**Exercise description**
Which lines of the entries below run from the one holding "fin_total_pwr_uw: 188" to the one holding "-0.00249 | 1.88 |", inclusive? Set down exactly those lines and no others.

(Records excerpted from a collection)
***

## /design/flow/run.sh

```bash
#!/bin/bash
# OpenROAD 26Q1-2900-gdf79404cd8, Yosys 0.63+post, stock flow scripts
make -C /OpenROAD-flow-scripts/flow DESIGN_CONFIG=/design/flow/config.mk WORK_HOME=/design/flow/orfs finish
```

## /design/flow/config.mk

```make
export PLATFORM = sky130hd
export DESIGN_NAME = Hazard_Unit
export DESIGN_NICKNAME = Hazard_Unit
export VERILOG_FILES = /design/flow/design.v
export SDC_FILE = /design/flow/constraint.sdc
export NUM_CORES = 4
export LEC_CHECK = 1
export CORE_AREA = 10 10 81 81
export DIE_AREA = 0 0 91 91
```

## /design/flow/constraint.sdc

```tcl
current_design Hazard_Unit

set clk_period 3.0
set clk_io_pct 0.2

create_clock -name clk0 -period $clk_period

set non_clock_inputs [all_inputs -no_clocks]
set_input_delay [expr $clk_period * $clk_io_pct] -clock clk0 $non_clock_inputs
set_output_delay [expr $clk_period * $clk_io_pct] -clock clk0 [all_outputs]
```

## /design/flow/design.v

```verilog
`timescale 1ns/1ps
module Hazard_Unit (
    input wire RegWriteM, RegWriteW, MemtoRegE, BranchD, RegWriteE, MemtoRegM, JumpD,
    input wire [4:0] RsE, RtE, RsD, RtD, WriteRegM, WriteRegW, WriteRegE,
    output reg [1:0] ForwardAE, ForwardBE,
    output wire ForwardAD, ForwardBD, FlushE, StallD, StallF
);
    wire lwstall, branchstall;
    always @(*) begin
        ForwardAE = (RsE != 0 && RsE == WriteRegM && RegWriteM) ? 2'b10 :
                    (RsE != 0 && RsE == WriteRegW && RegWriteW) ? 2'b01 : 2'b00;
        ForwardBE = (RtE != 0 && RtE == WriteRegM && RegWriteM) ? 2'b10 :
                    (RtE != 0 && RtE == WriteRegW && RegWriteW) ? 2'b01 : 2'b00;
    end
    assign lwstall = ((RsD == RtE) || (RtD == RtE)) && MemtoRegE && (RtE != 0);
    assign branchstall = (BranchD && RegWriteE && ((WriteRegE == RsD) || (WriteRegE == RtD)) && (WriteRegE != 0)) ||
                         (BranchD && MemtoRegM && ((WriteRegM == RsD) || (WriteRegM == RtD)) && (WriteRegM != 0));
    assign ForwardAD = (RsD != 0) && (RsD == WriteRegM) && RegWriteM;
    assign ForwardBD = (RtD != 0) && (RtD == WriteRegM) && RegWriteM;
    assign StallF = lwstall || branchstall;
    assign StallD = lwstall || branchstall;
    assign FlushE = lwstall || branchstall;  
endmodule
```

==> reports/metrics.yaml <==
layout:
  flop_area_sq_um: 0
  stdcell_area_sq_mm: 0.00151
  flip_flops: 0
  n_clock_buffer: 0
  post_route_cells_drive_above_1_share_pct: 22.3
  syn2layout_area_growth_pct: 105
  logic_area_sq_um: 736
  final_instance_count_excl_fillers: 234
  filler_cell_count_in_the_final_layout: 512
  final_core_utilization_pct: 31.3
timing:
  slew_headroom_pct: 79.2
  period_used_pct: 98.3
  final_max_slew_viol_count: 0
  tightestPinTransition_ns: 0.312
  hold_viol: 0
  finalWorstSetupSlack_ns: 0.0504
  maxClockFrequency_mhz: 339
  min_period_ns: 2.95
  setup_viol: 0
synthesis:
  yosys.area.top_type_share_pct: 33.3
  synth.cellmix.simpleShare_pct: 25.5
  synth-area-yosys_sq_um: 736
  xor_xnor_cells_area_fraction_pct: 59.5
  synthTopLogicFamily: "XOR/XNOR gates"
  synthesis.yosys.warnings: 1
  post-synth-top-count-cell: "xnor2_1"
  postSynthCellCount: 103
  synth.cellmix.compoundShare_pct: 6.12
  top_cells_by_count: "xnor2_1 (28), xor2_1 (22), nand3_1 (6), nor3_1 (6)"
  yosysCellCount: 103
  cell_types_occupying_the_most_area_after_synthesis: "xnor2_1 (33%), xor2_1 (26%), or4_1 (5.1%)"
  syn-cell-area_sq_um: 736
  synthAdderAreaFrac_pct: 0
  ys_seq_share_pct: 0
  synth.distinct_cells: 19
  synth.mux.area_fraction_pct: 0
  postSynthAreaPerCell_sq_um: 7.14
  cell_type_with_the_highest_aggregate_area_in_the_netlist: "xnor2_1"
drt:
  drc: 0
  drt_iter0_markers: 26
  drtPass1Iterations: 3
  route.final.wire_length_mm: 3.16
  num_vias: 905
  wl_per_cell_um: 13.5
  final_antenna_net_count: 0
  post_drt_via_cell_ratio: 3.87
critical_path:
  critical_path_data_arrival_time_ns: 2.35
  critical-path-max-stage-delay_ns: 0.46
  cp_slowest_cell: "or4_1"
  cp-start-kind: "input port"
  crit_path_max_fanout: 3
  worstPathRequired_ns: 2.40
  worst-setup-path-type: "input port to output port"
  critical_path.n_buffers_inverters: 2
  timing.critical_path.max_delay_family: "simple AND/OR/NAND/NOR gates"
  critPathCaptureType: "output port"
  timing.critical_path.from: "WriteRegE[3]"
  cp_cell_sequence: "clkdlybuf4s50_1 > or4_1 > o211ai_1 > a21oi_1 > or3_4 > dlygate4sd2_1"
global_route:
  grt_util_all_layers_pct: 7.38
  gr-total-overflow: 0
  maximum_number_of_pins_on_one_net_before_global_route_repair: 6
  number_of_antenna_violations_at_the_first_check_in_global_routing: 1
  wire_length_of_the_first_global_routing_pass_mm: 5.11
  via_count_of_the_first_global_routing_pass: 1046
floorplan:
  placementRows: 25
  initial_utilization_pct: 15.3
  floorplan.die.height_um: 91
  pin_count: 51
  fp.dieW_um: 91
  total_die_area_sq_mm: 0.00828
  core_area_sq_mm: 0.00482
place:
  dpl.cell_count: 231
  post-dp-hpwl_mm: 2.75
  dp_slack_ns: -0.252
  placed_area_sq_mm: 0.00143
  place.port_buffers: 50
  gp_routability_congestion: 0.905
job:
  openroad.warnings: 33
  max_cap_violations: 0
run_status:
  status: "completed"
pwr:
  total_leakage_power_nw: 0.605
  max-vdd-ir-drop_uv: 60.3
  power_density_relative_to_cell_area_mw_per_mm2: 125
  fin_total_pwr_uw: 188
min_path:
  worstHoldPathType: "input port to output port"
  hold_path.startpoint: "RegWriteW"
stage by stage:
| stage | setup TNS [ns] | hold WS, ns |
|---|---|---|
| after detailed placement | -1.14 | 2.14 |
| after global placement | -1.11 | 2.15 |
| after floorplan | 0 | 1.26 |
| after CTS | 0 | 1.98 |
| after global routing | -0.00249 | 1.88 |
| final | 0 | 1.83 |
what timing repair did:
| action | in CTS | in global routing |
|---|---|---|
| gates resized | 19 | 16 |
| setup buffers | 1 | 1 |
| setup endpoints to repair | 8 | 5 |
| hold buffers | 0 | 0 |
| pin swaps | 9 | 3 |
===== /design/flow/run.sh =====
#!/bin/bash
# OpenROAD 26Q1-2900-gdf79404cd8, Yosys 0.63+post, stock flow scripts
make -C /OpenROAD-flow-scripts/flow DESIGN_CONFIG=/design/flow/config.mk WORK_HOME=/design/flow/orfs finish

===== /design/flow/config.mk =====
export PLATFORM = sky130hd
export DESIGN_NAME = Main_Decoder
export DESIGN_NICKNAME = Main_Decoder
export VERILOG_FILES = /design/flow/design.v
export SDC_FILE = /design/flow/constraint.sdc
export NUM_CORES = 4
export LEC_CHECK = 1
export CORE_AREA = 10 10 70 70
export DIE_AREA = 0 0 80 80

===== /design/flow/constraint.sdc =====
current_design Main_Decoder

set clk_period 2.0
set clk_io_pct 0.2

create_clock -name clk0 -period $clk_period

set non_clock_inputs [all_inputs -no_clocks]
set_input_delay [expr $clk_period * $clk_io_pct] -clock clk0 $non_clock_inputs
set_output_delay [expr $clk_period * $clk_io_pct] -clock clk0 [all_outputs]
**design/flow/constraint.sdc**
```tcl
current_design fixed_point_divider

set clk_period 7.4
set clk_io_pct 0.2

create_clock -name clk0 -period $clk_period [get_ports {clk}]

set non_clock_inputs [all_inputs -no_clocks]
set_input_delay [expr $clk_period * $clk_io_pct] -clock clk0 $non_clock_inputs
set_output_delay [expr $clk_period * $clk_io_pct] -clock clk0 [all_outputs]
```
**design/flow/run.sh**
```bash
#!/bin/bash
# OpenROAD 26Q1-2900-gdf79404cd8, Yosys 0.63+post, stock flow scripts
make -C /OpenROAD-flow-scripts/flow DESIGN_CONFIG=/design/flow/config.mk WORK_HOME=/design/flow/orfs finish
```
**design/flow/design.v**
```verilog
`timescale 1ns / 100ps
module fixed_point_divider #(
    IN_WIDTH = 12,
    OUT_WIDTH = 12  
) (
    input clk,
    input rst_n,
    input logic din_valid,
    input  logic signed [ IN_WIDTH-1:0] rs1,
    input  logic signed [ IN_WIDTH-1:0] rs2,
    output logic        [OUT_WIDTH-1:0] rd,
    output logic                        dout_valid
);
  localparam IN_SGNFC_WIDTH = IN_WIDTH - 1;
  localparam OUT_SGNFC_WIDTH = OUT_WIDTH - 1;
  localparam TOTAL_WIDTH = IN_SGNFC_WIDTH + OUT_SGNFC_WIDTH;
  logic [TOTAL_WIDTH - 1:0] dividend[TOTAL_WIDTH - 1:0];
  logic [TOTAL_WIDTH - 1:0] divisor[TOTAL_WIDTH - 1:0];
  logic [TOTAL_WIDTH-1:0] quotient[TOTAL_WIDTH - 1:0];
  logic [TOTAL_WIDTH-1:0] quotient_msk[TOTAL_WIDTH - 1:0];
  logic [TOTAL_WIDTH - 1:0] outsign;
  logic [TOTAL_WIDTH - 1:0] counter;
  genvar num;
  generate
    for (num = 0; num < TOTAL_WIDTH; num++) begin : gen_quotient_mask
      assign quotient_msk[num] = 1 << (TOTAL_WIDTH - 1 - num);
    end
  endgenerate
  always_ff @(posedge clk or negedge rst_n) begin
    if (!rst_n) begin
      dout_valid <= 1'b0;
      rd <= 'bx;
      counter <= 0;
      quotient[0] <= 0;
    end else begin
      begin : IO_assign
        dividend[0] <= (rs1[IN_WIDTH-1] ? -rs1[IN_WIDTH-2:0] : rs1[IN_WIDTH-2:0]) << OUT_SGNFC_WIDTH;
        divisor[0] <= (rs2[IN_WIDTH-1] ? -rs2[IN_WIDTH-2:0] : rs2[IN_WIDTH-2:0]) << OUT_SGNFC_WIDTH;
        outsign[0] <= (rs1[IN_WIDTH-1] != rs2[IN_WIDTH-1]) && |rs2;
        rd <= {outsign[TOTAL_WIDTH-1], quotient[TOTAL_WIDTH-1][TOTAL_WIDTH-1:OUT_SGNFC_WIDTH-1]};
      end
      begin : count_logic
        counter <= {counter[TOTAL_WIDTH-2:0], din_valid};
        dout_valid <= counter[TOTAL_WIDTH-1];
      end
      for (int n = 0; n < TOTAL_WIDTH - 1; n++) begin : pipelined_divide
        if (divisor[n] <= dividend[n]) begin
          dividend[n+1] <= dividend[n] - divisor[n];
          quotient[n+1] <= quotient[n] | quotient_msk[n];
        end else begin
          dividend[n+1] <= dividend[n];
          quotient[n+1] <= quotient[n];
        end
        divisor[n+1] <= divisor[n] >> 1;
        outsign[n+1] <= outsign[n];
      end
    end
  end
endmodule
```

***

**Result**
  fin_total_pwr_uw: 188
min_path:
  worstHoldPathType: "input port to output port"
  hold_path.startpoint: "RegWriteW"
stage by stage:
| stage | setup TNS [ns] | hold WS, ns |
|---|---|---|
| after detailed placement | -1.14 | 2.14 |
| after global placement | -1.11 | 2.15 |
| after floorplan | 0 | 1.26 |
| after CTS | 0 | 1.98 |
| after global routing | -0.00249 | 1.88 |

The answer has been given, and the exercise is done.